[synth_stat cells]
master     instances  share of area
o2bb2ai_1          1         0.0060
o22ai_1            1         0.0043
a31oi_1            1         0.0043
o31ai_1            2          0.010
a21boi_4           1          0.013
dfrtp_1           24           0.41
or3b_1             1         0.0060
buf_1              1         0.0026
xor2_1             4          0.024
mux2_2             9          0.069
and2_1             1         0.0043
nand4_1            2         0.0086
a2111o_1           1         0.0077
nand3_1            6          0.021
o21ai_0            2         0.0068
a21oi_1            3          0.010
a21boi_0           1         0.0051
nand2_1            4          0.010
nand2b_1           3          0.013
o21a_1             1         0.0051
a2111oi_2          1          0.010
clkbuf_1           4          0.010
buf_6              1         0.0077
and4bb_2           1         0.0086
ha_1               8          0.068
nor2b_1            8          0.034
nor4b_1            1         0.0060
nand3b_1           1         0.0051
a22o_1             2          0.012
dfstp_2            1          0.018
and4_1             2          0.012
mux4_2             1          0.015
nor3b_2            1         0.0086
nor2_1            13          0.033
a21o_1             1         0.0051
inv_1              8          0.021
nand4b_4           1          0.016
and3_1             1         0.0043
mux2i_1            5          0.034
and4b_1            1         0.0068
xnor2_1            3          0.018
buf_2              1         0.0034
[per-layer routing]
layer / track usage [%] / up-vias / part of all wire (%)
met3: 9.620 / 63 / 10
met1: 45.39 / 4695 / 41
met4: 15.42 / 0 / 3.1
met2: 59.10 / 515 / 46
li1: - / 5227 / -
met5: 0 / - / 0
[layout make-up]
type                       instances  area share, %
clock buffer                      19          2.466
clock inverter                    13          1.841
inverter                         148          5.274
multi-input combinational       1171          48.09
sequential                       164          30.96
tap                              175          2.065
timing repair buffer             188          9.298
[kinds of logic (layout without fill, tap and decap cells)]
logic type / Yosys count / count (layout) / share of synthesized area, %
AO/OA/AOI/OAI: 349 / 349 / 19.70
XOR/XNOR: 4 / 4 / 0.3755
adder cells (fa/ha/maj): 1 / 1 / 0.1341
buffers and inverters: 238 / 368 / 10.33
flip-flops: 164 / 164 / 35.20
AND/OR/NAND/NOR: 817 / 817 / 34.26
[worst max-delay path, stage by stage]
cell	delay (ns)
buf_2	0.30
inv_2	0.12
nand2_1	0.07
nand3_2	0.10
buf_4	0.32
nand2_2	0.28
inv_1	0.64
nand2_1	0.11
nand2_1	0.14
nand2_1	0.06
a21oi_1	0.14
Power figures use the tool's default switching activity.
$ cat config.mk
export PLATFORM = sky130hd
export DESIGN_NAME = lfsr_encrypt_parity
export DESIGN_NICKNAME = d
export VERILOG_FILES = /design/src/rtl/lfsr_encrypt_parity.sv
export SDC_FILE = /design/constraint.sdc
export NUM_CORES = 1
export LEC_CHECK = 0
export CORE_ASPECT_RATIO = 0.5
export CORE_MARGIN = 3
export CORE_UTILIZATION = 45
export DETAILED_ROUTE_END_ITERATION = 8
export PLACE_DENSITY = 0.65
export SLEW_MARGIN = 30
export SYNTH_ARGS = -nofsm -noshare
export SYNTH_HDL_FRONTEND = slang
export SYNTH_SLANG_ARGS = --single-unit
$ cat constraint.sdc
create_clock -name Clk -period 5.2 [get_ports Clk]
set_input_delay 0.52 -clock Clk [delete_from_list [all_inputs] [get_ports Clk]]
set_output_delay 0.52 -clock Clk [all_outputs]
set_load 0.005 [all_outputs]
$ cat src/rtl/lfsr_encrypt_parity.sv
// lfsr_encrypt_parity
//   Program #1 encryption engine: reads a raw ASCII message plus preamble
//   length, LFSR tap pattern and LFSR seed from data memory, then writes 64
//   LFSR-encrypted bytes (bit 7 = even parity over bits 6:0) to DM[64..127].
//   Memory is combinational-read, so every address is registered one state
//   ahead of the state that consumes the returned data.
//   Optional feature macro: ENC_TAP_CHECK_EN (validate tap pattern, flag TapErr).
module lfsr_encrypt_parity #(
    parameter int unsigned MSG_BASE = 0,
    parameter int unsigned MSG_LEN  = 52,
    parameter int unsigned CFG_PRE  = 61,
    parameter int unsigned CFG_PTRN = 62,
    parameter int unsigned CFG_INIT = 63,
    parameter int unsigned OUT_BASE = 64,
    parameter int unsigned OUT_LEN  = 64,
    parameter int unsigned PRE_MIN  = 10
) (
    input  logic       Clk,
    input  logic       Reset,
    input  logic       Start,
    output logic       Ack,
    output logic [7:0] MemAddr,
    input  logic [7:0] MemRdData,
    output logic [7:0] MemWrData,
    output logic       MemWrEn,
    output logic       TapErr
);

    localparam logic [7:0] MSG_BASE_B = 8'(MSG_BASE);
    localparam logic [7:0] MSG_LEN_B  = 8'(MSG_LEN);
    localparam logic [7:0] CFG_PRE_B  = 8'(CFG_PRE);
    localparam logic [7:0] CFG_PTRN_B = 8'(CFG_PTRN);
    localparam logic [7:0] CFG_INIT_B = 8'(CFG_INIT);
    localparam logic [7:0] OUT_BASE_B = 8'(OUT_BASE);
    localparam logic [6:0] LAST_IDX   = 7'(OUT_LEN - 1);
    localparam logic [3:0] PRE_MIN_N  = 4'(PRE_MIN);

    typedef enum logic [2:0] {
        S_IDLE,
        S_LD_PRE,
        S_LD_PTRN,
        S_LD_INIT,
        S_RD,
        S_WR,
        S_DONE
    } state_t;

    state_t     state_q;
    logic       armed_q;
    logic [3:0] pre_q;
    logic [6:0] ptrn_q;
    logic [6:0] lfsr_q;
    logic [6:0] i_q;
    logic       ack_q;
    logic [7:0] addr_q;
    logic [7:0] wdata_q;
    logic       wren_q;

    logic [3:0] pre_d;
    logic [6:0] ptrn_d;
    logic [6:0] seed_d;
    logic [6:0] sub_d;
    logic [6:0] char_d;
    logic [6:0] enc_d;
    logic       fb_d;
    logic [6:0] i_d;
    logic       win_d;
    logic       tap_ok_d;
    logic       tap_err_d;

    // Byte idx lies inside the message window [pre, pre+MSG_LEN).
    function automatic logic in_window(input logic [6:0] idx, input logic [3:0] pre);
        logic [7:0] lo;
        logic [7:0] hi;
        lo = {4'b0000, pre};
        hi = lo + MSG_LEN_B;
        return ({1'b0, idx} >= lo) && ({1'b0, idx} < hi);
    endfunction

    // Read address for byte idx; out-of-window bytes park on MSG_BASE, which
    // is never outside the message area.
    function automatic logic [7:0] rd_addr(input logic [6:0] idx, input logic [3:0] pre);
        if (in_window(idx, pre))
            return MSG_BASE_B + ({1'b0, idx} - {4'b0000, pre});
        else
            return MSG_BASE_B;
    endfunction

    // Datapath helpers: config decode, character offset, encryption and LFSR feedback.
    always_comb begin
        pre_d    = (MemRdData[3:0] < PRE_MIN_N) ? PRE_MIN_N : MemRdData[3:0];
        seed_d   = (MemRdData[6:0] == 7'h00) ? 7'h01 : MemRdData[6:0];
        // Only bits 6:0 of (MemRdData - 0x20) survive, so a 7-bit subtract suffices.
        sub_d    = MemRdData[6:0] - 7'h20;
        win_d    = in_window(i_q, pre_q);
        char_d   = win_d ? sub_d : 7'h00;
        enc_d    = char_d ^ lfsr_q;
        fb_d     = ^(lfsr_q & ptrn_q);
        i_d      = i_q + 7'd1;
        tap_ok_d = 1'b0;
        case (MemRdData[6:0])
            7'h60, 7'h48, 7'h78, 7'h72, 7'h6A,
            7'h69, 7'h5C, 7'h7E, 7'h7B: tap_ok_d = 1'b1;
            default:                    tap_ok_d = 1'b0;
        endcase
`ifdef ENC_TAP_CHECK_EN
        ptrn_d    = tap_ok_d ? MemRdData[6:0] : 7'h60;
        tap_err_d = !tap_ok_d;
`else
        ptrn_d    = MemRdData[6:0];
        tap_err_d = 1'b0;
`endif
    end

    // Main control FSM with registered memory-interface outputs.
    always_ff @(posedge Clk) begin
        if (Reset) begin
            state_q <= S_IDLE;
            armed_q <= 1'b0;
            pre_q   <= PRE_MIN_N;
            ptrn_q  <= 7'h60;
            lfsr_q  <= 7'h01;
            i_q     <= '0;
            ack_q   <= 1'b0;
            addr_q  <= '0;
            wdata_q <= '0;
            wren_q  <= 1'b0;
        end else begin
            case (state_q)
                S_IDLE: begin
                    ack_q  <= 1'b0;
                    wren_q <= 1'b0;
                    if (armed_q && !Start) begin
                        armed_q <= 1'b0;
                        addr_q  <= CFG_PRE_B;
                        state_q <= S_LD_PRE;
                    end else if (Start) begin
                        armed_q <= 1'b1;
                    end
                end
                S_LD_PRE: begin
                    pre_q   <= pre_d;
                    addr_q  <= CFG_PTRN_B;
                    state_q <= S_LD_PTRN;
                end
                S_LD_PTRN: begin
                    ptrn_q  <= ptrn_d;
                    addr_q  <= CFG_INIT_B;
                    state_q <= S_LD_INIT;
                end
                S_LD_INIT: begin
                    lfsr_q  <= seed_d;
                    i_q     <= '0;
                    addr_q  <= rd_addr(7'd0, pre_q);
                    state_q <= S_RD;
                end
                S_RD: begin
                    wdata_q <= {^enc_d, enc_d};
                    wren_q  <= 1'b1;
                    addr_q  <= OUT_BASE_B + {1'b0, i_q};
                    state_q <= S_WR;
                end
                S_WR: begin
                    wren_q <= 1'b0;
                    lfsr_q <= {lfsr_q[5:0], fb_d};
                    i_q    <= i_d;
                    if (i_q == LAST_IDX) begin
                        ack_q   <= 1'b1;
                        addr_q  <= '0;
                        state_q <= S_DONE;
                    end else begin
                        addr_q  <= rd_addr(i_d, pre_q);
                        state_q <= S_RD;
                    end
                end
                S_DONE: begin
                    wren_q <= 1'b0;
                    if (Start) begin
                        ack_q   <= 1'b0;
                        armed_q <= 1'b1;
                        state_q <= S_IDLE;
                    end
                end
                default: begin
                    wren_q  <= 1'b0;
                    ack_q   <= 1'b0;
                    state_q <= S_IDLE;
                end
            endcase
        end
    end

`ifdef ENC_TAP_CHECK_EN
    logic tap_err_q;

    // Tap-pattern error flag: cleared on launch, set when LD_PTRN sees an illegal pattern.
    always_ff @(posedge Clk) begin
        if (Reset)
            tap_err_q <= 1'b0;
        else if (state_q == S_IDLE && armed_q && !Start)
            tap_err_q <= 1'b0;
        else if (state_q == S_LD_PTRN)
            tap_err_q <= tap_err_d;
    end

    assign TapErr = tap_err_q;
`else
    logic unused_tap;
    assign unused_tap = tap_ok_d ^ tap_err_d;
    assign TapErr     = 1'b0;
`endif

    assign Ack       = ack_q;
    assign MemAddr   = addr_q;
    assign MemWrData = wdata_q;
    assign MemWrEn   = wren_q;

endmodule

Word level (Yosys, flattened, before mapping) --
Index checks and enable logic that the tools add are counted.
Storage, ports and cells: input port bits 11, output and inout port bits 19, register bits after elaboration 47, logic and storage cells 74
Cells by class: magnitude comparators 7, reductions and logical operators 17, eq/ne operators 10, bitwise logic cells 3, add/sub/neg operators 6, multiplexer cells 21
Operators with widths (count):
- case mux 8 bit (6 select lines) | 1
- 2-to-1 mux 8 bit | 4
- case mux 7 bit (2 select lines) | 2
- case mux 3 bit (7 select lines) | 1
- greater-or-equal comparator 7 x 4 -> 1 bit | 2
- 2-to-1 mux 7 bit | 2
- parity 7 bit | 2
- equality test 3 bit, second input constant | 3
- adder 7 x 7 -> 8 bit, first input constant | 1
- < comparator 1 x 8 -> 1 bit, first input constant | 1
- < comparator 7 x 8 -> 1 bit | 1
- subtractor 7 x 4 -> 8 bit | 1
- adder 4 x 6 -> 7 bit, second input constant | 1
- adder 7 x 1 -> 7 bit, second input constant | 1
- AND 7 bit | 1
- equality test 7 x 6 -> 1 bit, second input constant | 1
- logical NOT 7 bit | 1
- < comparator 7 bit | 1
- subtractor 7 x 6 -> 7 bit, second input constant | 1
- XOR 7 bit | 1
- equality test 3 x 2 -> 1 bit, second input constant | 2
- 2-to-1 mux 3 bit | 2
- inequality test 2 bit, second input constant | 3
- nonzero test 6 bit | 1
- other kinds (18) | 27

Longest topological paths before layout --
depth after elaboration 6, depth in mapped cells 10, depth with buffers taken out 9

Least setup slack after synthesis --
OpenSTA, ideal clock, no wires.
kind reg2reg, start reg pre_q[2], end reg wdata_q[7] (netlist: MemWrData[7]), required time 5.126 ns, cell stages (with the launch flop) 10, data arrival time 2.305 ns, period minus slack after synthesis 2.380 ns, setup slack 2.820 ns, path buffers 0, setup time 0.074 ns, cells stage by stage dfxtp_1 > inv_1 > ha_1 > inv_1 > ha_1 > a21o_1 > a221oi_1 > nand2_1 > or4_1 > a31oi_1
On the way: longest elaborated chain between the ends 6
RTL lines:
- start: declaration | RTL line 50 | logic [3:0] pre_q;
- start signal: assignment | RTL line 142 | pre_q <= pre_d;
- adder 4 x 6 -> 7 bit | RTL line 76 | hi = lo + MSG_LEN_B;
- < comparator 7 x 8 -> 1 bit | RTL line 77 | return ({1'b0, idx} >= lo) && ({1'b0, idx} < hi);
- logical AND 1 bit (*) | RTL line 77
- 2-to-1 mux 7 bit (*) | RTL line 96 | char_d = win_d ? sub_d : 7'h00;
- XOR 7 bit (*) | RTL line 97 | enc_d = char_d ^ lfsr_q;
- parity 7 bit (*) | RTL line 158 | wdata_q <= {^enc_d, enc_d};
- end signal: assignment | RTL line 158
- end: declaration | RTL line 56 | logic [7:0] wdata_q;
Mark *: on every way between the ends. The rest lies on a longest branch, timed or not. A chain may end at the register's enable or synchronous reset.

Worst setup path after layout --
start reg i_q[0], end reg addr_q[5] (netlist: MemAddr[5])
On the way: longest elaborated chain between the ends 6
RTL lines:
- start: declaration | RTL line 53 | logic [6:0] i_q;
- start signal: assignment | RTL line 166 | i_q <= i_d;
- adder 7 x 1 -> 7 bit | RTL line 99 | i_d = i_q + 7'd1;
- greater-or-equal comparator 7 x 4 -> 1 bit or < comparator 7 bit (tied branches) | RTL line 77
- logical AND 1 bit | RTL line 77
- 2-to-1 mux 8 bit | RTL line 83 | if (in_window(idx, pre))
- 2-to-1 mux 8 bit | RTL line 167 | if (i_q == LAST_IDX) begin
- case mux 8 bit (6 select lines) (*) | RTL line 129 | case (state_q)
- end signal: assignment | RTL line 154 | addr_q <= rd_addr(7'd0, pre_q);
- end signal: assignment | RTL line 160 | addr_q <= OUT_BASE_B + {1'b0, i_q};
- end signal: assignment | RTL line 172 | addr_q <= rd_addr(i_d, pre_q);
- end: declaration | RTL line 55 | logic [7:0] addr_q;
Marked as above.

==> run_results.csv <==
group,metric,value,unit
run_status,status,"completed",
worst_setup_path,crit_type,"flop to flop",
floorplanning,row_count,21,
detailed_routing,drt-pass1-iter-count,5,
global_routing,antenna_found_initial,0,
layout,final_core_util,0.537,
yosys,syn_avg_cell_area,7.87,µm²
timing,relSlewSlack,0.353,
worst_setup_path,cp_slowest_cell,"dfxtp_1",
yosys,synth-seq-area-share,0.294,
detailed_routing,routed_wl,8520,µm
timing,rsz0062_at_grt,"no",
clock_tree,post_cts_buffers,0,
floorplanning,die-width,125,µm
timing,holdWs,0.458,ns
power_and_ir_drop,p_switching,387,µW
global_routing,grt-ovfl-total,0,
layout,area_delta_synth_final,13.9,%
clock_tree,clk_pin_slew,0.06,ns
floorplanning,core_area,6780,µm²
run,maxCapViolCount,0,
clock_tree,holdBufCountCts,0,
floorplanning,num_io_pins,30,
worst_setup_path,crit_top_cell,"ha_1",
place,gp_congestion,0.846,
clock_tree,clockBufferDepth,2,
timing,hold_viol,0,
clock_tree,cts_buffers,5,
layout,final_common_cell,"nand2_1",
layout,seqCellArea,941,µm²
global_routing,grt_start_max_net_pins,36,
power_and_ir_drop,seqPwrFrac,0.418,
yosys,synth_top_cell_by_area,"dfxtp_1",
worst_setup_path,critPathArrivalTime,3.09,ns
power_and_ir_drop,internal_power,765,µW
yosys,synthFlopType,"dfxtp_1",
min_path,min_path_type,"flop to flop",
timing,min_period,2.89,ns
clock_tree,cts_root_buf,"clkbuf_16",
place,port_buffers,27,
detailed_routing,via_per_inst,6.04,
yosys,synth_cells,406,
power_and_ir_drop,power_density,317,nW/µm²
worst_setup_path,cp_slowest_stage_delay,0.50,ns
global_routing,grt_pass1_vias,2722,
power_and_ir_drop,p_clk_frac,0.303,
worst_setup_path,cp-end-kind,"flop",
place,pre_cts_ws,2.41,ns
timing,tns,0,ns
detailed_routing,vias,3079,
power_and_ir_drop,power,1150,µW
timing,fin_crit_sh,0.556,
detailed_routing,drc_errors,0,
worst_setup_path,cp_max_fo,9,
yosys,synth_area_leaders,"dfxtp_1 (29%), ha_1 (8.6%), nand2_1 (5.9%)",
layout,multiInputGateArea,2090,µm²
global_routing,grt_pass1_wl,13700,µm
power_and_ir_drop,leakagePower,0.00137,µW
detailed_routing,drt_first_iter_violations,226,
yosys,synthDistinctLibCells,64,
timing,max_slew.worst_pin.slew,0.970,ns
floorplanning,die_height,65.6,µm
layout,final_cell_mix,"nand2_1 (50), dfxtp_1 (47), nor2_1 (32)",
timing,layout_setup_ws,2.31,ns
yosys,async_flop_share,0,
timing,skew,0.00367,ns
layout,n_fill_cell,656,
layout,drive_gt1_frac,0.0431,
yosys,synth_area,3200,µm²
yosys,synth.top_cell.area_share,0.294,
yosys,synth_warnings,0,
power_and_ir_drop,irDropWorstVdd,0.000185,V
timing,finalMaxSlewViolations,0,
floorplanning,start_util,0.471,
worst_setup_path,cp.required,5.40,ns
worst_setup_path,path_cells,"ha_1 -> nand3_2 -> xnor2_1 -> ha_1 -> o21a_1 -> o21ai_0 -> a21o_1 -> o211ai_1 -> a211oi_1",
floorplanning,dieArea,8210,µm²
yosys,synth-edff-count,0,
clock_tree,insertion_delay,0.29,ns
power_and_ir_drop,combinationalPowerShare,0.280,
clock_tree,h-tree-depth,2,
layout,nets,451,
clock_tree,cts-resized-gates,0,
layout,diodes,0,
yosys,syn_nets,440,
detailed_routing,postRouteAntennaNets,0,
clock_tree,cts_tree,"done",
yosys,ys_seq_elements,47,
power_and_ir_drop,swShare,0.336,
place,dp_hpwl,6260,µm
global_routing,grt_use_total,0.207,
timing,setup_viol,0,
clock_tree,cts.sinks,47,
worst_setup_path,worstSetupStartpointType,"flop",
timing,fmax,346,MHz
detailed_routing,wl_per_cell,16.7,µm
[layout make-up]
type / count / area share
inverter: 16 / 0.0165
sequential: 47 / 0.258
tap: 92 / 0.0316
clock buffer: 7 / 0.0419
clock inverter: 1 / 0.00206
multi-input combinational: 319 / 0.573
timing repair buffer: 28 / 0.0763
[flip-flops by register name (all words and copies together) (netlist names)]
name	count
state_q	3
MemAddr	8
MemWrData	8
ptrn_q	7
i_q	7
lfsr_q	7
pre_q	4
armed_q	1
MemWrEn	1
Ack	1
[cell families after synthesis]
group                    count (synthesis)  synth area share
AO/OA/AOI/OAI                          120             0.248
buffers and inverters                   40            0.0540
other                                    1           0.00117
XOR/XNOR                                24            0.0681
multiplexers                             1           0.00313
AND/OR/NAND/NOR                        150             0.239
flip-flops                              47             0.294
adder cells (fa/ha/maj)                 23            0.0924
[stage by stage]
step,cells,cell area (µm²)
after floorplan,406,3200
after global placement,502,3480
after detailed placement,502,3480
after CTS,510,3640
after global routing,510,3640
final,510,3640
[worst max-delay path, delay by kind of cell (launching register included)]
family / cells / cell delay, ns
AO/OA/AOI/OAI: 5 / 1.03
XOR/XNOR: 1 / 0.44
adder cells (fa/ha/maj): 2 / 0.68
flip-flops: 1 / 0.50
AND/OR/NAND/NOR: 1 / 0.15
[per-layer routing]
metal,GRT usage,vias up,routed length [µm]
met2,0.323,119,3690
li1,-,1488,-
met5,0,-,0
met4,0.0541,0,69
met3,0.0390,9,514
met1,0.296,1463,4250
[worst paths after layout]
kind,depth (start not counted),slack (ns),endpoint,from
max reg2reg,9,2.31,MemAddr[5],i_q[0]
min reg2reg,2,0.46,armed_q,armed_q
min,2,0.46,armed_q,armed_q
max,9,2.31,MemAddr[5],i_q[0]
[power by group through the flow]
stage	registers, µW	logic [µW]	clock network [µW]
6_report	482	322	349
5_1_grt	491	359	370
4_1_cts	478	319	352
3_5_place_dp	485	316	0
3_3_place_gp	482	312	0
2_1_floorplan	450	233	0
[synth_stat cells (5+ instances only)]
library cell	instances
xor2_1	7
clkbuf_1	12
ha_1	22
xnor2_1	16
a211oi_1	6
nand2_1	50
nor2b_1	8
nand3_1	12
inv_1	15
a22oi_1	6
nand2b_1	7
a311o_1	6
nor2_1	32
nand3b_1	5
buf_2	9
and2_1	9
o21ai_1	10
dfxtp_1	47
a21oi_1	26
o311ai_1	5
a31oi_1	9
o21ai_0	20
Note: power is estimated with default switching activity, not from simulation.
==> RTL change 1 (same flow settings) <==
Build with the macro `ENC_TAP_CHECK_EN` defined.
--- a/src/rtl/lfsr_encrypt_parity.sv
+++ b/src/rtl/lfsr_encrypt_parity.sv
@@ -7,2 +7,4 @@
 //   Optional feature macro: ENC_TAP_CHECK_EN (validate tap pattern, flag TapErr).
+`define ENC_TAP_CHECK_EN
+
 module lfsr_encrypt_parity #(
Behaviour: not the same (a bounded check fails within 10 cycles, from zero or initial values and one cycle with Reset high).
==> RTL change 1 against the unedited design <==
Power rose by 2.2%. Synthesized area rose by 6.5%. Largest power group unchanged. Wire length rose by 0.83%. Final area rose by 4.3%. First-iteration DRC count fell by 2.7%. Fmax fell by 6.9%. Die area rose by 6.1%. Worst setup slack got worse by 210 ps. Sequential cell count rose by 1.
==> RTL change 1: results (changes against the unedited design) <==
Critical path
  • CP peak stage delay: 530 ps (+30 ps)
  • CP max stage cell: a2111oi_4
  • Worst Path Max Fanout: 7 (-2)
  • Arrival time at the worst endpoint: 3320 ps (+230 ps)
  • Top delay family on crit path: compound AO/OA/AOI/OAI gates

Clock tree
  • Htree depth: 2 (unchanged)
  • CTS Buf Count: 5 (unchanged)
  • Clk root buf: clkbuf_16
  • CTS clk-pin slew, worst paths: around 70 ps
  • PostCTS Resize Cnt: 0 (unchanged)
  • Bufs on Longest Clock Path: 2 (unchanged)
  • Skew-Pair Late Insertion Delay: around 300 ps
  • Post-CTS Setup Repair Bufs: 0 (unchanged)

GRT
  • Vias in the first global route: 2837 (+4.2%)
  • Global-route wire length before repair: 13.9 mm (+1.4%)
  • Total track usage: 20.5% (-0.23 points)
  • Initial antenna violation count: 0 (unchanged)
  • Largest net degree at the start of global routing: 47 (+31%)

Drt
  • Routed vias/inst: 5.88 (-2.5%)
  • Routed via count: 2936 (-4.6%)
  • Pre-antenna DRT Iters: 5 (unchanged)
  • Iteration-0 DRC Markers: 220 (-2.7%)
  • Final WL: 8.60 mm (+0.83%)

Finish
  • # diodes: 0 (unchanged)
  • Share of cells above drive strength 1: 9.09% (+4.8 points)
  • Layout Nets: 440 (-2.4%)

Synthesis
  • Async SR Flop Fraction: 0% (unchanged)
  • Post-synthesis sequential area ratio: 28.2% (-1.2 points)
  • Mapped Avg Cell Area: 8.60 sq um (+9.2%)
  • Post-synth top cells: dfxtp_1, nor2_1, nand2_1, xnor2_1
  • Yosys warns: 0 (unchanged)
  • Syn Nets: 430 (-2.3%)
  • Yosys cell types: 77 (+20%)
  • Synth top area cells: dfxtp_1, ha_1, xnor2_1

Placement
  • Post-DP HPWL: 6.20 mm (-0.91%)
  • Placed insts: 491 (-2.2%)
  • IO buf count: 28 (+3.7%)
  • Placer Congestion: 0.886 (+4.7%)

Pwr
  • Peak supply drop: 0.137 mV (-26%)
  • Static leakage: 1.38 nW (+0.77%)
  • Internal: 771 uW (+0.78%)

Timing
  • Worst Skew: 4.85 ps (+1.17 ps)
  • Relative slew slack: 45.4% (+10 points)

Run status
  • Status: completed

Worst hold path
  • Hold WC Path Type: flop to flop
[RTL change 1: cell count changes after synthesis, sizes merged, moves of 5 or more]
cell and delta:
nand2 -16, o21ai -12, xnor2 +12, nor3 +10, and2 -7, inv -7, a22o +6, a311o -6
a211oi +5, a31oi -5, nor3b +5, o311ai -5
[RTL change 1: power by group through the flow]
stage	clock, mW	sequential [mW]	combinational [mW]
floorplan	0	0.447	0.271
global placement	0	0.488	0.335
detailed placement	0	0.491	0.342
CTS	0.351	0.482	0.344
global route	0.369	0.493	0.386
finish	0.349	0.484	0.344
[RTL change 1: final timing paths]
check	slack (ps)	to	cells after the start	startpoint
max	2090	MemAddr[2]$_SDFFE_PP0P_	10	i_q[0]$_SDFFE_PP0P_
max reg2reg	2090	MemAddr[2]$_SDFFE_PP0P_	10	i_q[0]$_SDFFE_PP0P_
min	450	ptrn_q[6]$_SDFFE_PP1P_	1	ptrn_q[6]$_SDFFE_PP1P_
min reg2reg	450	ptrn_q[6]$_SDFFE_PP1P_	1	ptrn_q[6]$_SDFFE_PP1P_
[RTL change 1: final cells by class]
type / instances / area, sq um
timing repair buffer: 29 / 288
inverter: 9 / 33.8
multi-input combinational: 313 / 2250
fill: 626 / 3190
clock buffer: 6 / 139
clock inverter: 2 / 13.8
tap: 92 / 115
sequential: 48 / 961
[RTL change 1: cell families after synthesis]
family	after synthesis	share of synthesized area, %
buffers and inverters	35	5.81
and+or+nand+nor	150	25.0
muxes	2	0.588
AOI/OAI and AO/OA	101	21.1
adders and majority gates	23	8.67
DFF	48	28.2
xor gates and xnor gates	37	10.6
[RTL change 1: layer usage]
metal  global-route usage (%)  routed length [um]
met3                     3.71                 409
met2                     32.9                3810
met5                        0                   0
met4                     6.81                 140
met1                     28.2                4230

**EXERCISE GOAL:** In the entries above, find each line that includes the string "completed" and copy it.

**RESULT BELOW:**
run_status,status,"completed",
  • Status: completed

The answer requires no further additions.